The execution result

By execution time:6Ms, beat out all Java commits60.65% user memory consumption:59MB, beat out all Java commits16.41% of the userCopy the code

Complexity analysis

Time complexity: O(n), where N is the number of nodes in the tree Space complexity: O(H), where H is the height of the treeCopy the code

🌻Java Method 2: breadth-first search

Thinking analytical

Similarly, we can think of using breadth-first search to traverse the entire tree.

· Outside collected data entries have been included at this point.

File: src/rtl/elevator_scheduler.sv
// Single-car elevator scheduler with SCAN ordering.
//   clk, nrst     : clock, asynchronous active-low reset
//   call_req      : per-floor call requests, sampled every edge
//   door_hold     : keeps the doors open while high (reloads the door timer)
//   sim_state     : 00 IDLE, 01 MOVING_UP, 10 MOVING_DOWN, 11 DOORS_OPEN
//                   (this is the FSM state register itself)
//   destination   : registered map of pending calls
//   current_floor : floor the car is at or last passed
//   dir_up        : direction preference, 1 = up
module elevator_scheduler
  import elevator_pkg::*;
#(
  parameter int NUM_FLOORS    = DEFAULT_NUM_FLOORS,
  parameter int FLOOR_W       = DEFAULT_FLOOR_W,
  parameter int TRAVEL_CYCLES = 4,
  parameter int DOOR_CYCLES   = 3
) (
  input  logic                  clk,
  input  logic                  nrst,
  input  logic [NUM_FLOORS-1:0] call_req,
  input  logic                  door_hold,
  output logic [1:0]            sim_state,
  output logic [NUM_FLOORS-1:0] destination,
  output logic [FLOOR_W-1:0]    current_floor,
  output logic                  dir_up
);

  localparam int TMAX    = (TRAVEL_CYCLES > DOOR_CYCLES) ? TRAVEL_CYCLES : DOOR_CYCLES;
  localparam int TIMER_W = (TMAX > 1) ? $clog2(TMAX) : 1;
  localparam logic [TIMER_W-1:0] TRAVEL_LOAD = TIMER_W'(TRAVEL_CYCLES - 1);
  localparam logic [TIMER_W-1:0] DOOR_LOAD   = TIMER_W'(DOOR_CYCLES - 1);

  sim_state_t            state, nxt_state;
  logic [NUM_FLOORS-1:0] pending, clear_mask;
  logic [FLOOR_W-1:0]    floor_q, nxt_floor, step_floor;
  logic                  dir_q, nxt_dir;
  logic                  t_load, t_done, take;
  logic [TIMER_W-1:0]    t_val;
  decision_t             dec_here, dec_step, dec;

  elev_timer #(.W(TIMER_W)) u_timer (
    .clk      (clk),
    .nrst     (nrst),
    .load     (t_load),
    .load_val (t_val),
    .done     (t_done)
  );

  // Floor the car reaches when the current travel slot ends; only used in
  // the move states, where the decision function keeps it in range.
  assign step_floor = (state == MOVING_UP) ? floor_q + FLOOR_W'(1) : floor_q - FLOOR_W'(1);
  assign dec_here   = decide(pending, floor_q, dir_q);
  assign dec_step   = decide(pending, step_floor, dir_q);

  always_comb begin
    nxt_state  = state;
    nxt_floor  = floor_q;
    nxt_dir    = dir_q;
    t_load     = 1'b0;
    t_val      = TRAVEL_LOAD;
    clear_mask = '0;
    take       = 1'b0;
    dec        = dec_here;
    case (state)
      IDLE: take = 1'b1;
      MOVING_UP, MOVING_DOWN: begin
        if (t_done) begin
          take      = 1'b1;
          dec       = dec_step;
          nxt_floor = step_floor;
        end
      end
      DOORS_OPEN: begin
        if (door_hold) begin
          t_load = 1'b1;
          t_val  = DOOR_LOAD;
        end else if (t_done) begin
          take = 1'b1;
        end
      end
      default: ;
    endcase
    if (take) begin
      nxt_state = dec.state;
      nxt_dir   = dec.dir_up;
      case (dec.state)
        MOVING_UP, MOVING_DOWN: begin
          t_load = 1'b1;
          t_val  = TRAVEL_LOAD;
        end
        DOORS_OPEN: begin
          // Serving a floor retires its call, including one arriving this edge.
          t_load     = 1'b1;
          t_val      = DOOR_LOAD;
          clear_mask = NUM_FLOORS'(1) << nxt_floor;
        end
        default: ;
      endcase
    end
  end

  always_ff @(posedge clk or negedge nrst) begin
    if (!nrst) begin
      state   <= IDLE;
      pending <= '0;
      floor_q <= '0;
      dir_q   <= 1'b1;
    end else begin
      state   <= nxt_state;
      pending <= (pending | call_req) & ~clear_mask;
      floor_q <= nxt_floor;
      dir_q   <= nxt_dir;
    end
  end

  a_floor_range: assert property (@(posedge clk) disable iff (!nrst)
    !(t_done && ((state == MOVING_UP && floor_q == FLOOR_W'(NUM_FLOORS - 1)) ||
                 (state == MOVING_DOWN && floor_q == '0))));

  assign sim_state     = state;
  assign destination   = pending;
  assign current_floor = floor_q;
  assign dir_up        = dir_q;

endmodule
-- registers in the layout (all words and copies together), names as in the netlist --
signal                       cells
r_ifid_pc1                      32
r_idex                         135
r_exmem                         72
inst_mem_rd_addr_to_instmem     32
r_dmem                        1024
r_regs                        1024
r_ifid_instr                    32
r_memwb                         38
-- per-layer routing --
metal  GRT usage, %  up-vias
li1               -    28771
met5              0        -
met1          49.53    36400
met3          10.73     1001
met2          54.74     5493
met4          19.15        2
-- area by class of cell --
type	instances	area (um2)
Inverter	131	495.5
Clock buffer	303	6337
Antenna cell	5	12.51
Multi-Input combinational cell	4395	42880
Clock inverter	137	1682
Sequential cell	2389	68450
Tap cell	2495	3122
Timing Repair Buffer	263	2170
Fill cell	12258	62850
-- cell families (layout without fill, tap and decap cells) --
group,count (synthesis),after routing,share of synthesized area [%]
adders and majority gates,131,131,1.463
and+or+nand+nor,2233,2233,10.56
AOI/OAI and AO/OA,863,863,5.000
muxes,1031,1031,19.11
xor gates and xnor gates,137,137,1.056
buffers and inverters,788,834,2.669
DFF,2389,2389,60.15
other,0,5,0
`config.mk`:
```
export PLATFORM = sky130hd
export DESIGN_NAME = mem_port_arbiter
export DESIGN_NICKNAME = d
export VERILOG_FILES = /design/src/rtl/mem_port_arbiter.sv
export SDC_FILE = /design/constraint.sdc
export NUM_CORES = 1
export LEC_CHECK = 0
export ABC_AREA = 1
export CAP_MARGIN = 0
export CORE_AREA = 8 8 52 86
export DETAILED_ROUTE_END_ITERATION = 8
export DIE_AREA = 0 0 60 94
export MAX_ROUTING_LAYER = met4
export PLACE_DENSITY = 0.82
export SYNTH_ARGS = -nofsm -noshare
export SYNTH_HDL_FRONTEND = slang
export SYNTH_SLANG_ARGS = --single-unit
```
`constraint.sdc`:
```
create_clock -name CLK -period 3.01 [get_ports CLK]
set_input_delay 0.4515 -clock CLK [delete_from_list [all_inputs] [get_ports CLK]]
set_output_delay 0.4515 -clock CLK [all_outputs]
set_load 0.03 [all_outputs]
```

When we find a leaf node, we return the depth of the leaf node.

Breadth-first search ensures that the depth of the first searched leaf node must be minimum.

Code:

class Solution {
    class QueueNode {
        TreeNode node;
        int depth;

        public QueueNode(TreeNode node, int depth) {
            this.node = node;
            this.depth = depth; }}public int minDepth(TreeNode root) {
        if (root == null) {
            return 0;
        }

        Queue<QueueNode> queue = new LinkedList<QueueNode>();
        queue.offer(new QueueNode(root, 1));
        while(! queue.isEmpty()) { QueueNode nodeDepth = queue.poll(); TreeNode node = nodeDepth.node;int depth = nodeDepth.depth;
            if (node.left == null && node.right == null) {
                return depth;
            }
            if(node.left ! =null) {
                queue.offer(new QueueNode(node.left, depth + 1));
            }
            if(node.right ! =null) {
                queue.offer(new QueueNode(node.right, depth + 1)); }}return 0; }}Copy the code

The execution result

By execution time:1Ms, beat out all Java commits99.43% user memory consumption:58MB, beat out all Java commits58.59% of the userCopy the code

Complexity analysis

Time complexity: O(n) where n is the number of nodes in the tree Space complexity: O(n) where n is the number of nodes in the treeCopy the code

💬 summary

  • Today is the thirty-first day of clocking!
  • The article USES theC# andJavaTwo programming languages to solve the problem
  • Some methods are also written by the god of reference force buckle, and they are also shared while learning, thanks again to the algorithm masters
  • That’s the end of today’s algorithm sharing, see you tomorrow!